The Davis factors expand on the Armstrong factors in several significant ways:

  • In addition to “the reasonable needs of the parties,” the court is to consider the reasonable needs of the child. This is significant because it opens the door to evidence about the impact that a child has not only on the expense and availability of child care, as set out in Armstrong, but also to the other needs of the child above and beyond child support, and how those needs impact the alimony recipient’s living expenses.
  • In addition to the Armstrong “tax consequences of the spousal support order,” Davis directs the court to consider the amount of income taxes the respective parties must pay on their incomes. Under Davis, the trial court must address not only the tax consequences, such as deductability, but also the availability of refunds, deductions, exemptions and other factors that influence income taxes upward or downward.
  • The fact that “the wife” (read “payee”) has free use of the home, furnishings and automobile is included as a factor. Granted, it has long been the law in Mississippi that those items are considered as part of the spousal support package, but the inclusion as a factor to be considered promotes it to a higher level of consideration.

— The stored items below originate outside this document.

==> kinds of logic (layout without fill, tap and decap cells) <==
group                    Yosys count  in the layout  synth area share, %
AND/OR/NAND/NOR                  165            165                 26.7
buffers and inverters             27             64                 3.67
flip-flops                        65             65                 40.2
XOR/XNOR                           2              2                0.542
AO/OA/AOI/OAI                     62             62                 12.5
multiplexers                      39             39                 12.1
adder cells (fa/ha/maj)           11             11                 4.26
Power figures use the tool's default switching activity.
<file path="src/rtl/ps2_pkg.sv">
// Shared constants and types for the PS/2 set-2 scan-code tracker.
package ps2_pkg;

  localparam logic [7:0] PREFIX_EXT  = 8'hE0;
  localparam logic [7:0] PREFIX_BRK  = 8'hF0;
  localparam logic [7:0] ERR_ZERO    = 8'h00;
  localparam logic [7:0] ERR_OVERRUN = 8'hFF;

  typedef enum logic [1:0] {
    ST_IDLE,
    ST_EXT,
    ST_BRK,
    ST_EXT_BRK
  } parse_state_e;

  typedef struct packed {
    logic       valid;
    logic       ext;
    logic [7:0] code;
  } held_entry_t;

endpackage

</file>
<file path="src/rtl/ps2_held_key_table.sv">
// Table of currently held keys: {ext, code} lookup, lowest-free allocation,
// clear on release and occupancy count.
module ps2_held_key_table
  import ps2_pkg::*;
#(
  parameter int unsigned KEY_SLOTS = 4,
  localparam int unsigned CW = $clog2(KEY_SLOTS + 1)
) (
  input  logic          clk,
  input  logic          rst_n,
  input  logic          key_ext,
  input  logic [7:0]    key_code,
  input  logic          make,
  input  logic          brk,
  output logic          hit,
  output logic          full,
  output logic [CW-1:0] count
);

  held_entry_t          slots [KEY_SLOTS];
  logic [KEY_SLOTS-1:0] match;
  logic [KEY_SLOTS-1:0] free;
  logic [KEY_SLOTS-1:0] alloc;

  always_comb begin
    match = '0;
    free  = '0;
    count = '0;
    for (int unsigned i = 0; i < KEY_SLOTS; i++) begin
      match[i] = slots[i].valid && (slots[i].ext == key_ext) && (slots[i].code == key_code);
      free[i]  = !slots[i].valid;
      count    = count + CW'(slots[i].valid);
    end
    hit   = |match;
    full  = ~|free;
    // Isolate the lowest set bit of the free mask.
    alloc = free & (~free + KEY_SLOTS'(1));
  end

  always_ff @(posedge clk or negedge rst_n) begin
    if (!rst_n) begin
      for (int unsigned i = 0; i < KEY_SLOTS; i++) slots[i] <= '0;
    end else begin
      for (int unsigned i = 0; i < KEY_SLOTS; i++) begin
        if (make && !hit && alloc[i]) slots[i] <= '{valid: 1'b1, ext: key_ext, code: key_code};
        if (brk && match[i]) slots[i].valid <= 1'b0;
      end
    end
  end

endmodule

</file>
<file path="src/rtl/ps2_scan_code_tracker.sv">
// PS/2 set-2 byte parser: folds E0/F0 prefixes into make/release events,
// tracks held keys, flags typematic repeats and keeps a hex make-code history.
module ps2_scan_code_tracker
  import ps2_pkg::*;
#(
  parameter int unsigned KEY_SLOTS      = 4,
  parameter int unsigned DIGITS         = 2,
  parameter int unsigned TIMEOUT_CYCLES = 50000
) (
  input  logic                           Clock,
  input  logic                           Reset_n,
  input  logic                           CodeValid,
  input  logic [7:0]                     KeyboardCode,
  output logic                           EventValid,
  output logic [7:0]                     EventCode,
  output logic                           EventExt,
  output logic                           EventRelease,
  output logic                           EventRepeat,
  output logic [$clog2(KEY_SLOTS+1)-1:0] HeldCount,
  output logic                           AnyHeld,
  output logic                           Overflow,
  output logic                           ProtoError,
  output logic [4*DIGITS-1:0]            HexDigits
);

  localparam int unsigned TW = $clog2(TIMEOUT_CYCLES + 1);

  parse_state_e        state_q, state_d;
  logic [TW-1:0]       timer_q;
  logic                timeout;
  logic                emit;
  logic                err_d;
  logic                ev_ext;
  logic                ev_rel;
  logic                hit;
  logic                full;
  logic                new_make;
  logic [4*DIGITS-1:0] hex_shift;

  ps2_held_key_table #(
    .KEY_SLOTS(KEY_SLOTS)
  ) u_table (
    .clk     (Clock),
    .rst_n   (Reset_n),
    .key_ext (ev_ext),
    .key_code(KeyboardCode),
    .make    (emit && !ev_rel),
    .brk     (emit && ev_rel),
    .hit     (hit),
    .full    (full),
    .count   (HeldCount)
  );

  assign AnyHeld = |HeldCount;

  always_comb begin
    state_d = state_q;
    err_d   = 1'b0;
    emit    = 1'b0;
    ev_ext  = (state_q == ST_EXT) || (state_q == ST_EXT_BRK);
    ev_rel  = (state_q == ST_BRK) || (state_q == ST_EXT_BRK);
    // A byte arriving in the expiry cycle takes precedence over the timeout.
    timeout = (state_q != ST_IDLE) && (timer_q == TW'(TIMEOUT_CYCLES - 1)) && !CodeValid;
    if (CodeValid) begin
      if (KeyboardCode == ERR_ZERO || KeyboardCode == ERR_OVERRUN) begin
        state_d = ST_IDLE;
        err_d   = 1'b1;
      end else if (KeyboardCode == PREFIX_EXT) begin
        unique case (state_q)
          ST_IDLE, ST_EXT: state_d = ST_EXT;
          ST_BRK:          begin state_d = ST_EXT;  err_d = 1'b1; end
          ST_EXT_BRK:      begin state_d = ST_IDLE; err_d = 1'b1; end
          default:         state_d = ST_IDLE;
        endcase
      end else if (KeyboardCode == PREFIX_BRK) begin
        unique case (state_q)
          ST_IDLE, ST_BRK: state_d = ST_BRK;
          ST_EXT:          state_d = ST_EXT_BRK;
          ST_EXT_BRK:      begin state_d = ST_IDLE; err_d = 1'b1; end
          default:         state_d = ST_IDLE;
        endcase
      end else begin
        emit    = 1'b1;
        state_d = ST_IDLE;
      end
    end else if (timeout) begin
      state_d = ST_IDLE;
      err_d   = 1'b1;
    end
    new_make  = emit && !ev_rel && !hit;
    hex_shift = HexDigits << 8;
    hex_shift[7:0] = KeyboardCode;
  end

  always_ff @(posedge Clock or negedge Reset_n) begin
    if (!Reset_n) begin
      state_q <= ST_IDLE;
      timer_q <= '0;
    end else begin
      state_q <= state_d;
      if (CodeValid || state_q == ST_IDLE || timeout) timer_q <= '0;
      else                                          timer_q <= timer_q + TW'(1);
    end
  end

  always_ff @(posedge Clock or negedge Reset_n) begin
    if (!Reset_n) begin
      EventValid   <= 1'b0;
      EventCode    <= '0;
      EventExt     <= 1'b0;
      EventRelease <= 1'b0;
      EventRepeat  <= 1'b0;
      ProtoError   <= 1'b0;
      Overflow     <= 1'b0;
      HexDigits    <= '0;
    end else begin
      EventValid <= emit;
      ProtoError <= err_d;
      if (emit) begin
        EventCode    <= KeyboardCode;
        EventExt     <= ev_ext;
        EventRelease <= ev_rel;
        EventRepeat  <= !ev_rel && hit;
      end
      if (new_make) HexDigits <= hex_shift;
      if (new_make && full)    Overflow <= 1'b1;
      else if (HeldCount == 0) Overflow <= 1'b0;
    end
  end

endmodule

</file>
<file path="config.mk">
export PLATFORM = sky130hd
export DESIGN_NAME = ps2_scan_code_tracker
export DESIGN_NICKNAME = d
export VERILOG_FILES = /design/src/rtl/ps2_pkg.sv /design/src/rtl/ps2_held_key_table.sv /design/src/rtl/ps2_scan_code_tracker.sv
export SDC_FILE = /design/constraint.sdc
export NUM_CORES = 1
export LEC_CHECK = 0
export BUFFER_PORTS_ARGS = -buffer_cell sky130_fd_sc_hd__clkbuf_2
export CORE_AREA = 3 3 92 94
export CTS_CLUSTER_DIAMETER = 50
export DETAILED_ROUTE_END_ITERATION = 8
export DIE_AREA = 0 0 95 97
export PLACE_DENSITY = 0.74
export SLEW_MARGIN = 20
export SYNTH_ARGS = -nofsm -noshare
export SYNTH_HDL_FRONTEND = slang
export SYNTH_SLANG_ARGS = --single-unit
</file>
<file path="constraint.sdc">
create_clock -name Clock -period 3.45 [get_ports Clock]
set_clock_uncertainty 0.1 [all_clocks]
set_input_delay 0.345 -clock Clock [delete_from_list [all_inputs] [get_ports Clock]]
set_output_delay 0.345 -clock Clock [all_outputs]
set_load 0.01 [all_outputs]
</file>
After elaboration in Yosys (flattened, before gate mapping)
Cells that the tools add are included.
- add/sub/neg operators: 5
- equal/unequal tests: 15
- multiplexer cells: 29
- bitwise operators: 2
- reductions and logical operators: 52
- operators with widths (cell ; count):
    10-bit 2-to-1 mux ; 4
    8-bit == test ; 4
    8-bit == test (second input constant) ; 3
    1-bit logical AND ; 23
    1-bit 2-to-1 mux ; 17
    16-bit by 1-bit adder with 16-bit output (second input constant) ; 1
    16-bit == test (second input constant) ; 1
    16-bit 2-to-1 mux ; 1
    2-bit nonzero test ; 7
    2-bit 2-to-1 mux ; 5
    1-bit logical NOT ; 8
    8-bit logical NOT ; 1
    4-bit OR reduction ; 2
    3-bit by 1-bit adder with 3-bit output ; 2
    2-bit one-hot mux with 3 select lines ; 1
    3-bit OR reduction ; 2
    1-bit logical OR ; 5
    4-bit by 1-bit adder with 4-bit output (second input constant) ; 1
    4-bit bitwise AND ; 1
    1-bit == test ; 4
    2-bit == test (second input constant) ; 2
    4-bit inverter ; 1
    2-bit one-hot mux with 2 select lines ; 1
    2-bit OR reduction ; 2
    other kinds (4) ; 4
- register bits after elaboration: 80
- output and inout bits: 26
- logic and storage cells: 125

Depth between registers and ports, before layout
Gate-level depths: netlist of run 1.
- depth in word-level cells: 11
- depth in mapped cells: 8
- gate-level depth less buffers: 7

Modules after synthesis
A second synthesis of run 1 with hierarchy kept.
- cells, all modules: 328
- area, all modules: 4065.1 µm²
- modules (own cells, without submodules) (module ; instances ; cells each ; area an instance (µm²) ; seq. area each (µm²)):
    ps2_held_key_table ; 1 ; 163 ; 2213.4 ; 1001.0
    ps2_scan_code_tracker ; 1 ; 165 ; 1851.8 ; 1001.0

Least setup slack after synthesis of run 1
Ideal clock, no wire load.
- path kind: register -> register
- start point: register state_q[0]
- end point: register u_table.slots[0] (netlist name)
- data arrival time: 2.170 ns
- required time: 3.225 ns
- slack: 1.056 ns
- stages on the path, launching flop included: 8
- period minus slack after synthesis: 2.394 ns
- cells stage by stage: dfrtp_1 buf_2 xnor2_1 nand4_1 nor4_1 or4_4 nor4_4 mux2_2
- word-level cells in the longest chain between the ends: 9
- elaborated cells on any way between the ends: 23
- classes of those cells: eq/ne (7); reduce/logical (16)
- ends and longest elaborated chain (item ; RTL line ; text):
    start, declared ; ps2_scan_code_tracker.sv:28 ; parse_state_e state_q, state_d;
    start signal, assigned ; ps2_scan_code_tracker.sv:100 ; state_q <= state_d;
    2-bit by 1-bit == test with 1-bit output or 2-bit == test (tied branches) ; ps2_scan_code_tracker.sv:60, ps2_scan_code_tracker.sv:61 ;
    1-bit logical OR ; ps2_scan_code_tracker.sv:60 ; ev_ext = (state_q == ST_EXT) || (state_q == ST_EXT_BRK);
    1-bit == test ; ps2_held_key_table.sv:30 ; match[i] = slots[i].valid && (slots[i].ext == key_ext) && (slots[i].code == key_code);
    1-bit logical AND (2 in a row) ; ps2_held_key_table.sv:30 ;
    4-bit OR reduction ; ps2_held_key_table.sv:34 ; hit = |match;
    1-bit logical NOT ; ps2_held_key_table.sv:45 ; if (make && !hit && alloc[i]) slots[i] <= '{valid: 1'b1, ext: key_ext, code: key_code};
    1-bit logical AND * (2 in a row) ; ps2_held_key_table.sv:45 ;
    end signal, assigned by index ; ps2_held_key_table.sv:45 ;
    end, declared ; ps2_held_key_table.sv:20 ; held_entry_t slots [KEY_SLOTS];
Mark *: on every way between the ends. The rest lies on a longest branch, timed or not.
A chain may end at the register's enable or synchronous reset.

Worst setup path after layout of run 1
- start point: register state_q[0]
- end point: register u_table.slots[2] (netlist name)
Same word-level chain as after synthesis.

==> results.py, run 1 <==
metrics = {
    "status": {
        "status": "finished, final reports clean",
    },
    "synthesis": {
        "ys_ff_latch": 80,
        "synth_nets": 350,
        "synth_area_mm2": 0.003820,
        "synth_ff_type": "dfrtp_1",
        "synth_area_per_cell_um2": 11.44,
        "synth_seq_area_share": 0.5241,
        "synth_edf_count": 0,
        "synth.distinct_cells": 37,
        "async_flop_share": 1.000,
        "ys_warn_count": 0,
        "synth_cells": 334,
    },
    "clock_tree": {
        "htreeDepth": 3,
        "cts.clk_slew.worst_paths_ps": 80,
        "clockRootBuffer": "clkbuf_8",
        "worst_skew_pair.late_latency_ps": 340,
        "cts_buffers": 9,
        "clockBufferDepth": 2,
        "cts.sinks": 80,
        "post_cts_resized": 0,
        "cts_tree": "yes",
    },
    "placed_design": {
        "port_buffers": 36,
        "hpwlAfterDp_mm": 4.997,
        "placed_cell_area_mm2": 0.004044,
        "pre_cts_ws_ps": 527.0,
        "dpl.cell_count": 456,
        "place.gp.congestion": 0.8265,
    },
    "drt": {
        "wl_per_cell_um": 15.72,
        "drt_pass1_iterations": 4,
        "vias_per_cell": 5.405,
        "first_iter_violations": 134,
        "via_count": 2562,
        "antenna_left": 0,
        "drc": 0,
        "wl_mm": 7.451,
    },
    "critical_path": {
        "cpMaxStageDelayCell": "dfrtp_1",
        "path_cells": "xnor2_1, nand4_1, nor4_1, or4_4, nor4_4, mux2_2",
        "worst_path_largest_cell_delay_ps": 730,
        "cp-start-kind": "register",
        "rrSetupSlack_ps": 540,
        "critPathRequiredTime_ps": 3570,
        "worstPathMaxFanout": 15,
        "timing.rr.start": "state_q[0]",
        "crit_type": "reg -> reg",
        "critPathLaunch": "state_q[0]",
        "worstPathArrival_ps": 3030,
        "worstSetupEndpointType": "register",
    },
    "timing": {
        "drv_slew": 0,
        "period_minus_slack_ps": 2905,
        "fin_ws_ps": 545.0,
        "period_share": 0.8420,
        "slew_headroom": 0.5344,
        "rsz0062_at_grt": "false",
        "hold_viol": 0,
        "fmax_mhz": 344.2,
        "finalSetupViolations": 0,
        "tightest_slew_ps": 693.2,
        "fin_setup_tns_ps": 0,
    },
    "final_layout": {
        "fill_cells": 674,
        "layout_commonest_cell": "dfrtp_1",
        "antenna_cells": 0,
        "nets": 383,
        "area_growth_pct": 12.15,
        "final_design_area_no_fill_mm2": 0.004284,
        "layoutNonFillerInstCount": 474,
        "drive_gt1_frac": 0.2715,
        "layout_common_cells": "dfrtp_1 (80), mux2_2 (43), xnor2_1 (39), clkbuf_2 (35), nand2_1 (33)",
    },
    "die": {
        "core_mm2": 0.007727,
        "die_y_um": 97,
        "ios": 37,
        "die_w_um": 95,
        "rows": 32,
        "initial_core_util": 0.4943,
        "fp.dieArea_mm2": 0.009215,
    },
    "global_routing": {
        "grtUsageTotal": 0.1750,
        "grt_pass1_wl_mm": 12.52,
        "grt_pass1_vias": 2514,
        "grt_max_degree": 81,
        "overflow": 0,
        "antenna_found_initial": 0,
    },
    "min_path": {
        "hold_class": "in -> reg",
        "holdCritStartpoint": "CodeValid",
    },
    "power": {
        "ir_drop_mv": 0.1815,
        "leakage_uw": 0.001870,
        "powerDensity_mw_per_mm2": 551.4,
    },
    "run": {
        "drv_cap": 0,
    },
}
## final timing paths
| check | depth (start not counted) | endpoint |
|---|---|---|
| setup / recovery | 6 | u_table.slots[2] |
| hold / removal | 3 | state_q[0] |
| setup reg to reg | 6 | u_table.slots[2] |
| hold reg to reg | 2 | EventCode[2] |
| max in group asynchronous | 3 | timer_q[2] |
| min in group asynchronous | 2 | u_table.slots[17] |
## power by group
| part | total (uW) | switching (uW) | internal [uW] |
|---|---|---|---|
| logic | 477 | 211 | 266 |
| clock network | 692 | 319 | 373 |
| registers | 1190 | 104 | 1090 |
| total | 2360 | 635 | 1730 |
## cell usage after synthesis (7+ instances only)
cell type	number	area share
nand2_1	33	0.032
inv_1	7	0.0069
nor2_1	27	0.027
nand4_1	14	0.023
buf_4	8	0.016
clkbuf_1	7	0.0069
dfrtp_1	80	0.52
xor2_1	11	0.025
mux2_2	43	0.13
nand3_1	10	0.013
xnor2_1	39	0.089
## state kept, by name, indices dropped and copies added (netlist names), 2 cells and up
register and flops:
HexDigits 8, u_table.slots 40, timer_q 16, state_q 2
EventCode 8
## through the flow
| stage | hold WS (ps) | total power [uW] | util |
|---|---|---|---|
| final | 282.1 | 2362 | 0.5544 |
| after CTS | 101.1 | 2381 | 0.5491 |
| after floorplan | -50.59 | 1543 | - |
| after detailed placement | 363.1 | 1689 | 0.5233 |
| after global routing | 293.8 | 2492 | 0.5544 |
| after global placement | 358.8 | 1664 | 0.5233 |
## critical path, delay by kind of cell, from the launching register on
| family | cells | cell delay [ps] |
|---|---|---|
| multiplexers | 1 | 410 |
| XOR/XNOR | 1 | 170 |
| flip-flops | 1 | 730 |
| AND/OR/NAND/NOR | 4 | 1380 |
## kinds of logic (layout without fill, tap and decap cells)
| group | Yosys count | count (layout) | synth area share |
|---|---|---|---|
| AOI/OAI and AO/OA | 19 | 19 | 0.03374 |
| xor gates and xnor gates | 50 | 50 | 0.1146 |
| and+or+nand+nor | 111 | 111 | 0.1461 |
| buffers and inverters | 25 | 63 | 0.03341 |
| adders and majority gates | 5 | 5 | 0.01834 |
| DFF | 80 | 80 | 0.5241 |
| muxes | 44 | 44 | 0.1297 |
## what timing repair did
action / CTS / global route
hold endpoints to repair: 0 / 27
setup buffers: 0 / 0
endpoints found under the setup margin: 0 / 0
hold buffers: 0 / 1
## layout make-up
cell class / count / area (um2) / share of cell area
sequential: 80 / 2002 / 0.4673
inverter: 7 / 26.28 / 0.006133
multi-input combinational: 229 / 1694 / 0.3954
timing repair buffer: 40 / 235.2 / 0.05491
tap: 102 / 127.6 / 0.02979
clock buffer: 13 / 158.9 / 0.03709
clock inverter: 3 / 40.04 / 0.009346
## per-layer routing
metal  up-vias  wire length (um)  track usage
met3         8               239      0.04121
met4         0                87      0.05549
met5         -                 0            0
met1      1290              3463       0.2387
li1       1219                 -            -
met2        45              3661       0.2749
Power figures use the tool's default switching activity.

It can be argued that Davis does not really add anything new to Armstrong. That may be so, and most attorneys, in presenting their Armstrong proof cover the same bases (except for income tax proof, which lawyers rarely touch on) for the most part. Still, I think it’s worth adding these to your portfolio of useful checklists. After all, in affirming the chancellor in Pecanty, Judge Fair noted with favor that she ” … addressed the seventeen factors set out in Davis … ” If he (and the rest of the COA) considered them noteworthy, we would be wise to do the same.

REVISITING TRIAL CHECKLISTS

November 22, 2011 § 2 Comments

Every few months I try to remind lawyers about the importance of putting on proof of the factors spelled out by the appellate courts that are required to make your case. This may also come in handy for any newcomers who haven’t stumbled on prior posts on the subject. 

 I’ve referred to it as trial by checklist.  If you’re not putting on proof of the factors when they apply in your case, you are wasting your and the court’s time, as well as your client’s money, and you are committing malpractice to boot. 

Many lawyers have told me that they print out these checklists and use them at trial.  I encourage you to copy these checklists and use them in your trial notebooks.  And while you’re at it, you’re free to copy any post for your own personal use, but not for commercial use.  Lawyers have told me that they are building notebooks tabbed with various subjects and inserting copies of my posts (along with other useful material, I imagine).  Good.  If it improves practice and makes your (and my) job easier and more effective, I’m all for it. 

Here is a list of links to the checklists I’ve posted:

Attorney’s fees.

Attorney’s fees in an estate.

Adverse possession.

Child custody.

Closing an estate.

Doing an accounting in a probate matter.

Grandparent visitation.

Equitable distribution.

Income tax dependency exemption.

Modification of child support.

Periodic and rehabilitative alimony.

Lump sum alimony.

Separate maintenance.

To make it easier to find checklists, I’ve added a category that you can search by using the category search tool on the right side of the page.

Next time the court denies your claim for attorney’s fees or for your client to claim the tax exemption for the children, ask yourself whether you put on the necessary proof. Not only is it crucial to your case at trial to prove all of the applicable factors, but you can’t expect to have a prayer on appeal without the requisite proof in the record.